Когда мне исполнилось шестнадцать, я начала воспринимать ее скорее как один взрослый человек воспринимает другого, а не как ребенок воспринимает своего родителя. Мне кажется, что это случается и в других взаимоотношениях между мамой и дочерью, особенно если мать в несчастливом браке. Она начала доверяться мне. И хотя – по очевидным причинам – среди того, о чем она со мной откровенничала, никогда не было честного объяснения, почему Хезер больше нет с нами дома, этой искренности было достаточно, чтобы установить новый уровень отношений между нами.

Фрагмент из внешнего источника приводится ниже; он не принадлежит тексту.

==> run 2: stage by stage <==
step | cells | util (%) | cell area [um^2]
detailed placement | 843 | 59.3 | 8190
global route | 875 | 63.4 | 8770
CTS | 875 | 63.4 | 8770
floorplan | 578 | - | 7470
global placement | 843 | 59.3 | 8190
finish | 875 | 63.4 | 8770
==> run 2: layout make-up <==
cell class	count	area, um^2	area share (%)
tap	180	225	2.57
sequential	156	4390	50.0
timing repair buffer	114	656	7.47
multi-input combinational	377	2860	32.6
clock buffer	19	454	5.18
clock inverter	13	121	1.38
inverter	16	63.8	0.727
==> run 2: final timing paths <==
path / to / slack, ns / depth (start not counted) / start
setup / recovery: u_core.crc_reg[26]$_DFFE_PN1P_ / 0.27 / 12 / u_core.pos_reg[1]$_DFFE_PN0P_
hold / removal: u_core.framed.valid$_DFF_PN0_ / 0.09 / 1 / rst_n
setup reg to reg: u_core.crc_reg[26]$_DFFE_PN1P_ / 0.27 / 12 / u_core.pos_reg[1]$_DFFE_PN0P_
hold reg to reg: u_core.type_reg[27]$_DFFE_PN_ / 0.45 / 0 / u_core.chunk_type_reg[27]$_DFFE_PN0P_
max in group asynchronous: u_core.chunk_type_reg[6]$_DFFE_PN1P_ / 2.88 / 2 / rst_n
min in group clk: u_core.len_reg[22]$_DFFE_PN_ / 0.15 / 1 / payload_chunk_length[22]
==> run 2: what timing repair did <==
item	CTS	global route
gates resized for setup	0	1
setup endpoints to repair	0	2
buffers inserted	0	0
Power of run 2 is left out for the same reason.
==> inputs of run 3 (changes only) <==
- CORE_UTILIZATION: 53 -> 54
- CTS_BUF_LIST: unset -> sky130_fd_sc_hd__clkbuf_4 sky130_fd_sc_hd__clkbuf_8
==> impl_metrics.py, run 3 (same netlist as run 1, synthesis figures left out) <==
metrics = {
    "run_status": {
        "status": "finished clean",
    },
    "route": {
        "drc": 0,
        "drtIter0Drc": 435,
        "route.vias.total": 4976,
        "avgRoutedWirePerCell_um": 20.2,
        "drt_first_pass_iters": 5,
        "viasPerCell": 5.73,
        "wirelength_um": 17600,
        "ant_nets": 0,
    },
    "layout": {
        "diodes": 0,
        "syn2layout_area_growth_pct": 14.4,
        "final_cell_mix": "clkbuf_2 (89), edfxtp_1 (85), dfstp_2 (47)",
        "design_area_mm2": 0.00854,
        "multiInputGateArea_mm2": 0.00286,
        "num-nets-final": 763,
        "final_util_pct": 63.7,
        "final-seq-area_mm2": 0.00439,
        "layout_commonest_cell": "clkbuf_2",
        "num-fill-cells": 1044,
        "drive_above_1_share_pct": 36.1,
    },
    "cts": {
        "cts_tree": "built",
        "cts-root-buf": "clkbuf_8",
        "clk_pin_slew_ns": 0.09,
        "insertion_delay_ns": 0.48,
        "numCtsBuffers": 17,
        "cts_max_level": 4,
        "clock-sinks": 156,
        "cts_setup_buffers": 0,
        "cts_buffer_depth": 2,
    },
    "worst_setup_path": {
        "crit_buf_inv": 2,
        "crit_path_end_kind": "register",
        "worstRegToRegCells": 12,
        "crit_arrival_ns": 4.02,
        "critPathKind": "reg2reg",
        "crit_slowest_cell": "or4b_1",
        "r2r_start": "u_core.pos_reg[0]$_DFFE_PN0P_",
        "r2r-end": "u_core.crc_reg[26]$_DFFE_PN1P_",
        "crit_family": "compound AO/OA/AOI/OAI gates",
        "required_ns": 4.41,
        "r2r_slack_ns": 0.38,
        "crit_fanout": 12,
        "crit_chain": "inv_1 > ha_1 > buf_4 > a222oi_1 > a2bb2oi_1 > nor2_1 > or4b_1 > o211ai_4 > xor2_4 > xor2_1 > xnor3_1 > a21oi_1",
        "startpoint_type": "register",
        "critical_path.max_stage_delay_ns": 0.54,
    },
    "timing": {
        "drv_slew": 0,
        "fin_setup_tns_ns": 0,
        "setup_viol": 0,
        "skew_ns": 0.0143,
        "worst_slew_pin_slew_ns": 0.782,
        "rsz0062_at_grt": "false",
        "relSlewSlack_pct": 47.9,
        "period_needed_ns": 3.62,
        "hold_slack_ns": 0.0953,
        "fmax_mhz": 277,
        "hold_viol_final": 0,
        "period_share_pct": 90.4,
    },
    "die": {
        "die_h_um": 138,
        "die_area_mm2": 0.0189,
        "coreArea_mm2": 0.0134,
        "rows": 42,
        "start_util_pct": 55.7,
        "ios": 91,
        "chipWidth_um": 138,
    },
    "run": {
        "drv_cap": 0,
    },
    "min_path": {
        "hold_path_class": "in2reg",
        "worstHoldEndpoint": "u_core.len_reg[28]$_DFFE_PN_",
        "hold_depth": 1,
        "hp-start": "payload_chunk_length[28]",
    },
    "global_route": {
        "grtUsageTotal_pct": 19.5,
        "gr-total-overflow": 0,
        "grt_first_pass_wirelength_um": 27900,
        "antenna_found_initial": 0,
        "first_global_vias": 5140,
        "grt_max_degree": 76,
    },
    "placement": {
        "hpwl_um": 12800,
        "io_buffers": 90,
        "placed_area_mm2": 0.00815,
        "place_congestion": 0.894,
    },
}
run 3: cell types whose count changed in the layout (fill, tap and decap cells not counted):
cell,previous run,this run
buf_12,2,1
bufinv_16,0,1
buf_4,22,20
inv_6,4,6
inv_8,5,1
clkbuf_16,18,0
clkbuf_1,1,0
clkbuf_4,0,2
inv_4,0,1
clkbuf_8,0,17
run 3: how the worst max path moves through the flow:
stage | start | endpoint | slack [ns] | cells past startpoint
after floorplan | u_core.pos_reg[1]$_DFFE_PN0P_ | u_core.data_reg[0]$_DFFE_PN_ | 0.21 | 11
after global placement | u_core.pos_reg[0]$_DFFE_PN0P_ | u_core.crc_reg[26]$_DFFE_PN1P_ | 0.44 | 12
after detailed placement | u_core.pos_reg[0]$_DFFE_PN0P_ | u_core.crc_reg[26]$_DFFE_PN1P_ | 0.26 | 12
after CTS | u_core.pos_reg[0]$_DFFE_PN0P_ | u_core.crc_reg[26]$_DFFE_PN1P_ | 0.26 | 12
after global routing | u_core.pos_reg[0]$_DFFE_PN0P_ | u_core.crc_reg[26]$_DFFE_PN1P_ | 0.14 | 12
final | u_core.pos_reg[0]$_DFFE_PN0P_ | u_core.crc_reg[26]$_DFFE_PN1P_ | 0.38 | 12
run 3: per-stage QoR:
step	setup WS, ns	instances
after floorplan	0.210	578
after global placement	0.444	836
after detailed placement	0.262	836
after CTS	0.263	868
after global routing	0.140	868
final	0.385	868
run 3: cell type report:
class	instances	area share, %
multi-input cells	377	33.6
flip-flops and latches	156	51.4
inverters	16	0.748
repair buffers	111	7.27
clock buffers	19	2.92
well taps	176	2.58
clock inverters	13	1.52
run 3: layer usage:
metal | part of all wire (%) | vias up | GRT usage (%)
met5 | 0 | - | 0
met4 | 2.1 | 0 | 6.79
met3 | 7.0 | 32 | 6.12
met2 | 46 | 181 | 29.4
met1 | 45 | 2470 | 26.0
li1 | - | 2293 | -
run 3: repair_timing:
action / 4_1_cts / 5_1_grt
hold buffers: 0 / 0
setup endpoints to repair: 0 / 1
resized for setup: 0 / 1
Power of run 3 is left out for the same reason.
## config.mk

```make
export PLATFORM = sky130hd
export DESIGN_NAME = block_peak_rms_level_meter_top
export DESIGN_NICKNAME = d
export VERILOG_FILES = /design/src/hdl/lvl_pkg.sv /design/src/hdl/lvl_mul.sv /design/src/hdl/lvl_div.sv /design/src/hdl/block_peak_rms_level_meter_top.sv
export SDC_FILE = /design/constraint.sdc
export NUM_CORES = 2
export LEC_CHECK = 0
export BUFFER_PORTS_ARGS = -buffer_cell sky130_fd_sc_hd__buf_4
export CAP_MARGIN = 20
export CORE_ASPECT_RATIO = 0.5
export CORE_MARGIN = 10
export CORE_UTILIZATION = 30
export DETAILED_ROUTE_END_ITERATION = 6
export PLACE_DENSITY_LB_ADDON = 0.05
export SLEW_MARGIN = 20
export SYNTH_ARGS = -nofsm -noshare
export SYNTH_HDL_FRONTEND = slang
export SYNTH_HIERARCHICAL = 1
export SYNTH_SLANG_ARGS = --single-unit
```

## constraint.sdc

```tcl
create_clock -name i_clk -period 37.1 [get_ports i_clk]
set_clock_uncertainty 0.2 [all_clocks]
set_input_delay 1.855 -clock i_clk [delete_from_list [all_inputs] [get_ports i_clk]]
set_output_delay 1.855 -clock i_clk [all_outputs]
set_load 0.005 [all_outputs]
```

Примерно в это время она призналась мне, что годами страдает от депрессии; я и сама подозревала об этом, но никогда не думала, насколько все серьезно. Она думала, что эту болезнь она унаследовала от своей матери Дейзи, которая очень сильно страдала и годами лечилась от депрессии разными способами. Один из них назывался ЭКТ, или электроконвульсивная терапия: к голове пациента подключаются электроды, и через его мозг проходит электрический ток. Мама рассказала, что ее мать Дейзи лечилась этим способом, когда была беременна ей. Это звучало для меня как настоящее варварство. Я не знаю, насколько это правда могло быть, но начала представлять, что эта травматичная процедура могла повредить маме, пока та находилась в утробе своей матери. Возможно ли это? Не знаю.
Иногда я начинала представлять, какой мама была в детстве, особенно когда она вдруг достала свой старый фотоальбом. Это был один из больших и красивых переплетенных альбомов черного цвета – каждое фото в нем вставлялось в пластиковую защитную пленку. Некоторые фотографии были сняты на пляже в Девоне рядом с деревней, где она росла. Она была красивым ребенком. У нее было невинное выражение лица, но кроме того, и кое-что еще – какая-то грусть в глазах. Похожее ощущение у меня возникает сейчас, когда я рассматриваю фотографии Хезер. Как будто она хочет, чтобы люди поняли, что происходит что-то неправильное, будто она взывает к людям, чтобы кто-то вмешался и забрал ее оттуда в безопасное место. Это был взгляд – хотя мне потребовалось довольно много времени, чтобы это понять, – жертвы плохого обращения в семье.
На фотографиях мама была одета в типичную девичью одежду, почти кукольного вида – совершенно не похожую на ту, которую мама заставляла носить меня, – с этими мальчишечьими одеждой и обувью, как будто мама хотела скрыть мою женственность. Она предпочитала одеваться как ребенок, даже когда стала уже женщиной средних лет. Она носила платья-сарафаны, гольфы и вязаные жилеты. Нельзя было представить себе больший контраст с тем дешевым, вызывающим и пошлым бельем, которое она носила, работая проституткой. У нее должны были быть причины так одеваться в обычной жизни. Как будто она никогда не хотела забывать о своем детстве.